Royal Navy Admiral (1825–1912)

Admiral Sir William Montagu Dowell (2 August 1825 – 27 December 1912) was a Royal Navy officer who served as Commander-in-Chief, Devonport.

==Naval career==
Dowell joined the Royal Navy in 1839. He served in the Black Sea during the Crimean War. He was given command of HMS Hornet and HMS Barrosa and, in the latter ship, took part in the Bombardment of Shimonoseki in 1863. Later he commanded HMS Euryalus, HMS Topaze and then HMS Leander.
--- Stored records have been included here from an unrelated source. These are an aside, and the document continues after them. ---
===== config.mk =====
export PLATFORM = sky130hd
export DESIGN_NAME = tlsd_lanes
export DESIGN_NICKNAME = d
export VERILOG_FILES = /design/src/rtl/tlsd_pkg.sv /design/src/rtl/tlsd_lanes.sv
export SDC_FILE = /design/constraint.sdc
export NUM_CORES = 1
export LEC_CHECK = 0
export ABC_AREA = 1
export ABC_CLOCK_PERIOD_IN_PS = 9300
export BUFFER_PORTS_ARGS = -buffer_cell sky130_fd_sc_hd__buf_2
export CAP_MARGIN = 10
export CORE_AREA = 10 10 98 144
export DETAILED_ROUTE_END_ITERATION = 7
export DIE_AREA = 0 0 108 154
export PLACE_DENSITY = 0.84
export SLEW_MARGIN = 40
export SYNTH_ARGS = -nofsm -noshare
export SYNTH_HDL_FRONTEND = slang
export SYNTH_SLANG_ARGS = --single-unit

===== constraint.sdc =====
create_clock -name clock -period 9.3 [get_ports clock]
set_input_delay 2.325 -clock clock [delete_from_list [all_inputs] [get_ports clock]]
set_output_delay 2.325 -clock clock [all_outputs]
set_load 0.005 [all_outputs]

===== src/rtl/tlsd_pkg.sv =====
// Shared types and constants for the toroidal Life block.
// It depends on nothing. The lanes, merge and top-level files use it.
package tlsd_pkg;

   localparam int GRID_WIDTH_DEF  = 64;
   localparam int GRID_HEIGHT_DEF = 32;

   localparam logic [31:0] FNV_BASIS     = 32'd2166136261;
   localparam logic [31:0] FNV_PRIME     = 32'd16777619;
   localparam logic [7:0]  LIMIT_DEFAULT = 8'd30;
   localparam logic [7:0]  REPEAT_MAX    = 8'd255;
   localparam logic [11:0] POP_MAX       = 12'd4095;

   localparam int CSR_ADDR_W = 3;
   localparam logic [CSR_ADDR_W-1:0] CSR_REPEAT_LIMIT = 3'd0;

   typedef enum logic [1:0] {
      ACT_WRITE = 2'd0,
      ACT_READ  = 2'd1,
      ACT_STEP  = 2'd2,
      ACT_CLEAR = 2'd3
   } action_type;

   typedef enum logic [3:0] {
      ST_IDLE,
      ST_EXEC,
      ST_FETCH,
      ST_LOAD,
      ST_CALC,
      ST_WRITE,
      ST_HASH,
      ST_EVAL,
      ST_FINISH
   } state_type;

   typedef struct packed {
      logic init;
      logic load;
   } merge_ctrl_type;

   typedef struct packed {
      logic busy;
   } merge_stat_type;

endpackage


===== src/rtl/tlsd_lanes.sv =====
// One Life rule lane per row, all rows of a column side by side.
// It depends on tlsd_pkg for its default height; the new column is registered.
module tlsd_lanes #(
   parameter int GRID_HEIGHT = tlsd_pkg::GRID_HEIGHT_DEF
) (
   input  logic                   clock,
   input  logic                   enable,
   input  logic [GRID_HEIGHT-1:0] prev_col,
   input  logic [GRID_HEIGHT-1:0] cur_col,
   input  logic [GRID_HEIGHT-1:0] next_col,
   output logic [GRID_HEIGHT-1:0] new_col
);

   logic [GRID_HEIGHT-1:0] col_in;
   logic [GRID_HEIGHT-1:0] col_ff;

   for (genvar y = 0; y < GRID_HEIGHT; y++) begin : g_lane
      localparam int UP = (y + 1) % GRID_HEIGHT;
      localparam int DN = (y + GRID_HEIGHT - 1) % GRID_HEIGHT;
      logic [3:0] count;
      assign count = 4'(prev_col[DN]) + 4'(prev_col[y]) + 4'(prev_col[UP])
                   + 4'(cur_col[DN]) + 4'(cur_col[UP])
                   + 4'(next_col[DN]) + 4'(next_col[y]) + 4'(next_col[UP]);
      assign col_in[y] = (count == 4'd3) || (cur_col[y] && (count == 4'd2));
   end

   always_ff @(posedge clock) begin
      if (enable) begin
         col_ff <= col_in;
      end
   end

   assign new_col = col_ff;

endmodule


==> Word level (Yosys, flattened, before mapping) <==
Cells that the tools add are included.
{ "word_totals": {"output_inout_bits": 32, "word_cells": 353, "in_bits": 98, "register_bits": 32} }
{ "classes": {"eq_ne": 64, "addsub": 224, "n_reduce_logical": 64} }
{ "op_table": {"columns": ["op", "n"], "rows": [
  ["4-bit by 1-bit adder with 4-bit output", 128],
  ["4-bit by 2-bit equality test with 1-bit output (second input constant)", 64],
  ["3-bit by 1-bit adder with 4-bit output", 32],
  ["2-bit by 1-bit adder with 3-bit output", 32],
  ["1-bit by 1-bit adder with 2-bit output", 32],
  ["1-bit logical AND", 32],
  ["1-bit logical OR", 32]
]} }

==> Longest topological paths before layout <==
Gate-level depths: netlist of the first run.
{ "depth": {"word_depth": 10, "mapped_depth": 11, "mapped_depth_nobuf": 11} }

==> Worst setup path before layout of the first run <==
No wires, ideal clock.
{ "synth_path": {"path_type": "in2reg", "startpoint": "input port prev_col[0]", "endpoint": "register col_ff[1], in the netlist new_col[1], data pin", "t_arrival_ns": 4.654, "setup_time_ns": 0.257, "stages": 11, "path_buffers": 0, "required_time_ns": 9.043, "slack_ns": 4.389, "path_cell_list": "inv_1 > fa_1 > fa_1 > fa_1 > inv_1 > ha_1 > fa_1 > inv_1 > nand2_1 > nand3_1 > a21oi_1"} }
{ "synth_between": {"elab_chain_len": 10, "word_cells_on_any_way": 11, "cone_classes": "7 x add/sub; 2 x eq/ne; 2 x reduce/logical"} }
{ "synth_lines": {"columns": ["item", "line_no", "source"], "rows": [
  ["start, declared", "tlsd_lanes.sv:8", "input logic [GRID_HEIGHT-1:0] prev_col,"],
  ["1-bit by 1-bit adder with 2-bit output *", "tlsd_lanes.sv:21", "assign count = 4'(prev_col[DN]) + 4'(prev_col[y]) + 4'(prev_col[UP])"],
  ["2-bit by 1-bit adder with 3-bit output *", "tlsd_lanes.sv:21", null],
  ["3-bit by 1-bit adder with 4-bit output *", "tlsd_lanes.sv:22", "+ 4'(cur_col[DN]) + 4'(cur_col[UP])"],
  ["4-bit by 1-bit adder with 4-bit output *", "tlsd_lanes.sv:22", null],
  ["4-bit by 1-bit adder with 4-bit output * (3 in series)", "tlsd_lanes.sv:23", "+ 4'(next_col[DN]) + 4'(next_col[y]) + 4'(next_col[UP]);"],
  ["4-bit by 2-bit equality test with 1-bit output", "tlsd_lanes.sv:24", "assign col_in[y] = (count == 4'd3) || (cur_col[y] && (count == 4'd2));"],
  ["1-bit logical AND", "tlsd_lanes.sv:24", null],
  ["1-bit logical OR *", "tlsd_lanes.sv:24", null],
  ["via col_in[1]", "tlsd_lanes.sv:14", "logic [GRID_HEIGHT-1:0] col_in;"],
  ["end signal, assigned", "tlsd_lanes.sv:29", "col_ff <= col_in;"],
  ["end, declared", "tlsd_lanes.sv:15", "logic [GRID_HEIGHT-1:0] col_ff;"]
]} }
The timed path passes the listed nets; every way through them passes the cells marked *.
A chain may end at the register's enable or synchronous reset.

==> Worst setup path after layout of the first run <==
{ "layout_path": {"startpoint": "input port prev_col[27]", "endpoint": "register col_ff[28], in the netlist new_col[28], data pin"} }
Same word-level chain as after synthesis.

==> implementation parameters, run 1 <==
Parameter                              Value

Outcome
  Result of the run ... finished, final reports clean

Clocking
  Postcts setup bufs ... 0
  Number of levels in the clock H-tree ... 2
  Number of cells upsized or downsized after cts ... 0
  Cts hold-fix bufs ... 0
  Clock edge transition at the registers on the reported setup and hold paths ... approximately 0.060 ns
  TritonCTS sink count ... 32
  Number of buffers between clock root and the deepest sink ... 2
  TritonCTS clock tree ... done
  Clock root buffer ... sky130_fd_sc_hd__clkbuf_16
  Number of buffers inserted during clock tree synthesis ... 5

Flow run
  Max Cap Viol ... 0

Synthesis
  Most instantiated flip-flop cell in the synthesis netlist ... sky130_fd_sc_hd__edfxtp_1
  Area share of the largest cell type after synthesis ... between 30% and 40%
  Leading post-synthesis cells by cell area ... sky130_fd_sc_hd__fa_1 38%, sky130_fd_sc_hd__ha_1 18%, sky130_fd_sc_hd__inv_1 18%, sky130_fd_sc_hd__edfxtp_1 14%, sky130_fd_sc_hd__nand2_1 5.3%
  Number of synthesized flops with an enable pin ... 32
  Flop and latch count out of synthesis ... 32
  Count of cell types in the netlist ... 7
  Commonest cells in the netlist ... 319 x sky130_fd_sc_hd__inv_1, 128 x sky130_fd_sc_hd__fa_1, 96 x sky130_fd_sc_hd__ha_1, 96 x sky130_fd_sc_hd__nand2_1, 64 x sky130_fd_sc_hd__nand3_1
  Sequential fraction of the synthesis area ... between 10% and 20%
  Fraction of registers with async set or reset after synthesis ... 0%
  Library cell occupying the most area in the post-synthesis netlist ... sky130_fd_sc_hd__fa_1
  Cell with the most instances after synthesis ... sky130_fd_sc_hd__inv_1
  Synthesized area divided by synthesized cell count ... about 9 µm²
  Net Count, Synth ... about 1100
  Post-Synthesis Cells ... approximately 770
  Yosys warnings ... 0
  Cell area after synthesis ... roughly 0.0068 mm²

Timing
  Setup violations, final ... 0
  Post-layout worst setup margin ... between 4 and 5 ns
  Post-route fraction of the period consumed by the critical path ... 52.0%
  Relative max-transition margin ... between 60 and 70%
  Max Clock Freq ... 207 MHz
  Number of max-slew violations in the final report ... 0
  Final setup TNS ... 0 ns
  Final min period ... 4.84 ns
  Slew at the pin with the worst max-slew slack ... roughly 0.54 ns
  Hold Vio Cnt, Final ... 0
  RSZ-0062 raised after global routing ... false

Die
  DIE HEIGHT ... roughly 150 µm
  Initial core utilization ... between 50% and 60%
  Area of the core ... about 0.011 mm²
  Site row count ... between 40 and 50
  DIE AREA ... between 0.015 and 0.02 mm²
  Width of the chip ... 108 µm
  Ports ... 130

Placement
  Estimated wirelength of the detail-placed design ... ~13 mm
  Placed cells ... 1046
  Global placer's final weighted congestion ... approximately 0.84
  Worst slack, placed ... 4.15 ns
  Port Buffers ... 129
  Post-Place Cell Area ... 0.00760 mm²

GRT
  Antenna violations before repair ... 1
  Global route total overflow ... 0
  Wire length of the first global-routing pass ... roughly 24 mm
  Overall routing resource usage ... between 10% and 20%
  Via count of the first global-routing pass ... ~5500
  Pin count of the biggest net entering global routing ... 33

Drt
  Violation count after the first detailed-route iteration ... 110
  Final routed DRC violation total ... 0
  Detailed Routing Iterations Pass 1 ... 5
  Number of antenna-violating nets in the routed design ... 0
  Via count ... approximately 5000
  Routed wire length ... 14.0 mm
  Average vias per placed instance ... 4.72
  Avg WL per Cell ... around 13 µm

Critical path
  Launch point of the critical path ... prev_col[27]
  Path type of the worst setup path ... in -> reg
  Endpoint kind of the worst setup timing path ... register
  Highest net fanout along the worst path ... 2
  Required arrival time at the worst endpoint ... between 9 and 10 ns
  Crit path capture ... new_col[28]
  Type of element launching the critical path ... primary input
  CP Data Arrival Time ... 4.87 ns

Pwr
  Maximum VDD drop ... 0.0975 mV
  PwrDens ... between 100 and 150 mW/mm²
  Final Power ... between 1 and 1.5 mW
  Leakage Power ... roughly 4.5 nW

Layout
  Growth of design area from synthesis to finish ... 14.4%
  Number of flip-flops in the largest register ... 32
  Number of standard cells in the layout, taps in and fillers out ... between 1000 and 1500
  Count of antenna diodes in the layout ... 0
  Fraction of layout cells with a size suffix above 1 ... roughly 15%
  Final std cell area, no fill ... about 0.0077 mm²
  NumNets Final ... 1225

Worst hold path
  Class of the tightest hold or removal check ... in -> reg
## power by group
part           leakage [nW]  internal, mW  switching (mW)  total (mW)
clock network        0.0710        0.0977          0.0739       0.172
registers             0.308         0.219          0.0136       0.232
logic                  4.12         0.318           0.394       0.712
## layer usage
metal | track usage, % | vias up | part of all wire, %
met5 | 0 | - | 0
met4 | 4.73 | 0 | 1.6
met3 | 4.23 | 13 | 5.9
met2 | 33.2 | 125 | 54
met1 | 18.8 | 2352 | 38
li1 | - | 2482 | -
## how the worst min path moves through the flow
stage | cells past startpoint | slack, ns | start | to
final | 5 | 2.55 | cur_col[3] | new_col[3]
after detailed placement | 1 | 2.72 | new_col[3] | new_col[3]
after global routing | 1 | 2.57 | enable | new_col[12]
after floorplan | 0 | 2.44 | enable | new_col[0]
after global placement | 1 | 2.72 | new_col[6] | new_col[6]
after CTS | 5 | 2.55 | cur_col[24] | new_col[24]
## cells by family (layout without fill, tap and decap cells)
logic type / after synthesis / after routing / synth area share [%]
buffers and inverters: 319 / 456 / 17.7
adder cells (fa/ha/maj): 224 / 224 / 55.7
AND/OR/NAND/NOR: 160 / 160 / 10.1
AO/OA/AOI/OAI: 32 / 32 / 2.37
flip-flops: 32 / 32 / 14.2
## stage by stage
| stage | hold slack [ns] | util, % |
|---|---|---|
| finish | 2.55 | 67.5 |
| global route | 2.57 | 67.5 |
| CTS | 2.55 | 67.5 |
| detailed placement | 2.72 | 66.2 |
| global placement | 2.72 | 66.2 |
| floorplan | 2.44 | - |
## cells in the final DEF (no fill, tap or decap)
| cell | count |
|---|---|
| sky130_fd_sc_hd__edfxtp_1 | 32 |
| sky130_fd_sc_hd__nand3_1 | 64 |
| sky130_fd_sc_hd__clkinv_2 | 2 |
| sky130_fd_sc_hd__buf_4 | 1 |
| sky130_fd_sc_hd__clkinv_1 | 1 |
| sky130_fd_sc_hd__nand2_1 | 96 |
| sky130_fd_sc_hd__a21oi_1 | 32 |
| sky130_fd_sc_hd__fa_1 | 128 |
| sky130_fd_sc_hd__clkbuf_16 | 5 |
| sky130_fd_sc_hd__ha_1 | 96 |
| sky130_fd_sc_hd__inv_1 | 319 |
| sky130_fd_sc_hd__buf_2 | 128 |
## critical path, cell delays in order
cell                      delay (ns)
sky130_fd_sc_hd__buf_2          0.09
sky130_fd_sc_hd__inv_1          0.08
sky130_fd_sc_hd__fa_1           0.56
sky130_fd_sc_hd__fa_1           0.42
sky130_fd_sc_hd__fa_1           0.49
sky130_fd_sc_hd__inv_1          0.04
sky130_fd_sc_hd__ha_1           0.20
sky130_fd_sc_hd__fa_1           0.40
sky130_fd_sc_hd__inv_1          0.07
sky130_fd_sc_hd__nand2_1        0.05
sky130_fd_sc_hd__nand3_1        0.08
sky130_fd_sc_hd__a21oi_1        0.05
## layout make-up
type                    instances  area (µm²)
multi-input cells             416        4600
fillers                       929        3730
inverters                     319        1200
flip-flops and latches         32         961
repair buffers                129         648
well taps                     150         188
clock buffers                   5         125
clock inverters                 3        13.8
(Power assumes the default switching activity.)
==> inputs of run 2 (changes only) <==
Settings changed: ABC_CLOCK_PERIOD_IN_PS 9300 to 4800, CORE_AREA 10 10 98 144 to 10 10 100 146, DIE_AREA 0 0 108 154 to 0 0 110 156, PLACE_DENSITY 0.84 to 0.81.
Clock period 9.3 ns to 4.8 ns, I/O delays scaled along.
==> implementation parameters, run 2 (synthesis results as in run 1) <==
Parameter                              Value

Clocking
  TritonCTS clock tree ... done
  TritonCTS sink count ... 32 (unchanged)
  Number of cells upsized or downsized after cts ... 0 (unchanged)
  Postcts setup bufs ... 0 (unchanged)
  Cts hold-fix bufs ... 0 (unchanged)
  Number of buffers inserted during clock tree synthesis ... 5 (unchanged)
  Clock edge transition at the registers on the reported setup and hold paths ... 0.06 ns (about the same)
  Number of buffers between clock root and the deepest sink ... 2 (unchanged)
  Clock root buffer ... sky130_fd_sc_hd__clkbuf_16
  Number of levels in the clock H-tree ... 2 (unchanged)

Timing
  Setup violations, final ... 0 (unchanged)
  Relative max-transition margin ... 64.9% (+0.60 points)
  Slew at the pin with the worst max-slew slack ... 0.526 ns (-0.00904 ns)
  Hold Vio Cnt, Final ... 0 (unchanged)
  Final min period ... 3.74 ns
  RSZ-0062 raised after global routing ... false
  Number of max-slew violations in the final report ... 0 (unchanged)
  Max Clock Freq ... approximately 270 MHz
  Post-route fraction of the period consumed by the critical path ... between 70% and 80%
  Final setup TNS ... 0 ns (unchanged)

Die
  Area of the core ... 0.0120 mm² (+4.2%)
  DIE AREA ... 0.0172 mm² (+3.2%)
  DIE HEIGHT ... 156 µm (+1.3%)
  Ports ... 130 (unchanged)
  Width of the chip ... 110 µm (+1.9%)
  Initial core utilization ... 56.6% (-2.4 points)
  Site row count ... 49 (+2.1%)

GRT
  Via count of the first global-routing pass ... 5617 (+1.3%)
  Overall routing resource usage ... 17.1% (-0.55 points)
  Global route total overflow ... 0 (unchanged)
  Wire length of the first global-routing pass ... 23.9 mm (-0.46%)
  Antenna violations before repair ... 2 (+1)
  Pin count of the biggest net entering global routing ... 33 (unchanged)

Drt
  Detailed Routing Iterations Pass 1 ... 4 (-1)
  Final routed DRC violation total ... 0 (unchanged)
  Violation count after the first detailed-route iteration ... 113 (+2.7%)
  Avg WL per Cell ... 13.2 µm (-0.76%)
  Routed wire length ... 13.9 mm (-0.76%)
  Via count ... 4966 (-0.12%)
  Number of antenna-violating nets in the routed design ... 0 (unchanged)
  Average vias per placed instance ... 4.71 (-0.12%)

Placement
  Global placer's final weighted congestion ... 0.824 (-2.1%)
  Placed cells ... 1049 (+0.29%)
  Port Buffers ... 129 (unchanged)
  Estimated wirelength of the detail-placed design ... 12.7 mm (+0.64%)

Layout
  Count of antenna diodes in the layout ... 0 (unchanged)
  Most common cell after layout, fill and taps aside ... sky130_fd_sc_hd__inv_1
  Area of combinational cells with multiple inputs ... 0.00460 mm² (unchanged)
  Leading cell types in the layout, fill and taps excluded ... 319 x sky130_fd_sc_hd__inv_1, 128 x sky130_fd_sc_hd__fa_1, 128 x sky130_fd_sc_hd__buf_2
  Number of standard cells in the layout, taps in and fillers out ... 1054 (unchanged)
  NumNets Final ... 1225 (unchanged)
  Number of flip-flops in the largest register ... 32 (unchanged)
  Number of filler cells placed in the layout ... 1027 (+11%)
  Growth of design area from synthesis to finish ... 14.3%
  Sequential cell area in the final layout ... 961 µm² (unchanged)
  Fraction of layout cells with a size suffix above 1 ... 14.9% (-0.17 points)

Pwr
  Maximum VDD drop ... 0.140 mV (+43%)
  PwrDens ... 276 mW/mm² (+91%)
  Leakage Power ... 4.49 nW (-0.21%)

Critical path
  Highest net fanout along the worst path ... 3 (+1)
  Required arrival time at the worst endpoint ... 4.83 ns (-4.50 ns)
  Type of element launching the critical path ... primary input
  Endpoint kind of the worst setup timing path ... register
  CP Data Arrival Time ... 3.77 ns (-1.10 ns)
  Path type of the worst setup path ... in -> reg

Worst hold path
  Min-Delay Startpoint ... enable
  Number of cells traversed by the worst hold path ... 1 (-4)
  Class of the tightest hold or removal check ... in -> reg
  Endpoint, Worst Hold ... new_col[2]

Outcome
  Result of the run ... finished, final reports clean

Flow run
  Max Cap Viol ... 0 (unchanged)
run 2: changes by cell type in the layout (fill, tap and decap cells not counted):
cell,delta
sky130_fd_sc_hd__clkinv_1,-1
sky130_fd_sc_hd__clkinv_2,-2
run 2: metal layers:
| layer | track usage (%) | part of all wire (%) |
|---|---|---|
| met3 | 3.64 | 6.0 |
| met1 | 17.8 | 37 |
| met2 | 33.1 | 55 |
| met5 | 0 | 0.094 |
| met4 | 4.23 | 1.6 |
run 2: how the worst max path moves through the flow:
stage / start / endpoint / slack [ns] / cells after the start
after CTS: prev_col[0] / new_col[1] / 1.06 / 12
final: prev_col[0] / new_col[1] / 1.06 / 12
after floorplan: prev_col[0] / new_col[1] / 1.01 / 11
after global placement: prev_col[1] / new_col[1] / 0.84 / 12
after detailed placement: prev_col[7] / new_col[8] / 0.78 / 12
after global routing: prev_col[0] / new_col[1] / 0.95 / 12
run 2: power breakdown:
part / switching, mW / internal (mW) / total, mW
registers: 0.0234 / 0.424 / 0.447
logic: 0.760 / 0.616 / 1.38
clock network: 0.127 / 0.184 / 0.311
total: 0.910 / 1.22 / 2.13
run 2: through the flow:
stage	setup slack, ns	utilization [%]	hold slack, ns	instance area [µm²]	power, mW
4_1_cts	1.06	64.6	1.42	7730	2.17
2_1_floorplan	1.01	-	1.31	6760	1.45
6_report	1.06	64.6	1.43	7730	2.13
3_5_place_dp	0.778	63.6	1.60	7600	1.85
3_3_place_gp	0.836	63.6	1.60	7600	1.76
5_1_grt	0.950	64.6	1.43	7730	2.44
run 2: area by class of cell:
cell class                      count  area share [%]
Timing Repair Buffer              129            8.39
Sequential cell                    32            12.4
Tap cell                          153            2.48
Clock buffer                        5            1.62
Multi-Input combinational cell    416            59.6
Inverter                          319            15.5
run 2: worst max-delay path: stages:
cell and delay (ns):
sky130_fd_sc_hd__buf_2 0.08, sky130_fd_sc_hd__inv_1 0.10, sky130_fd_sc_hd__fa_1 0.58, sky130_fd_sc_hd__fa_1 0.44, sky130_fd_sc_hd__fa_1 0.50, sky130_fd_sc_hd__inv_1 0.05
sky130_fd_sc_hd__ha_1 0.20, sky130_fd_sc_hd__fa_1 0.40, sky130_fd_sc_hd__inv_1 0.07, sky130_fd_sc_hd__nand2_1 0.04, sky130_fd_sc_hd__nand3_1 0.07, sky130_fd_sc_hd__a21oi_1 0.04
He was made Commander-in-Chief, Cape of Good Hope and West Coast of Africa Station in 1867 before taking command of HMS Hercules in 1871.

He became Second-in-Command of the Channel Squadron in 1877, Senior Officer, Coast of Ireland Station in 1878, Senior Officer in Command of the Channel Squadron in 1882, Commander-in-Chief, China Station in 1884 and Commander-in-Chief, Devonport in 1888. He retired in 1890.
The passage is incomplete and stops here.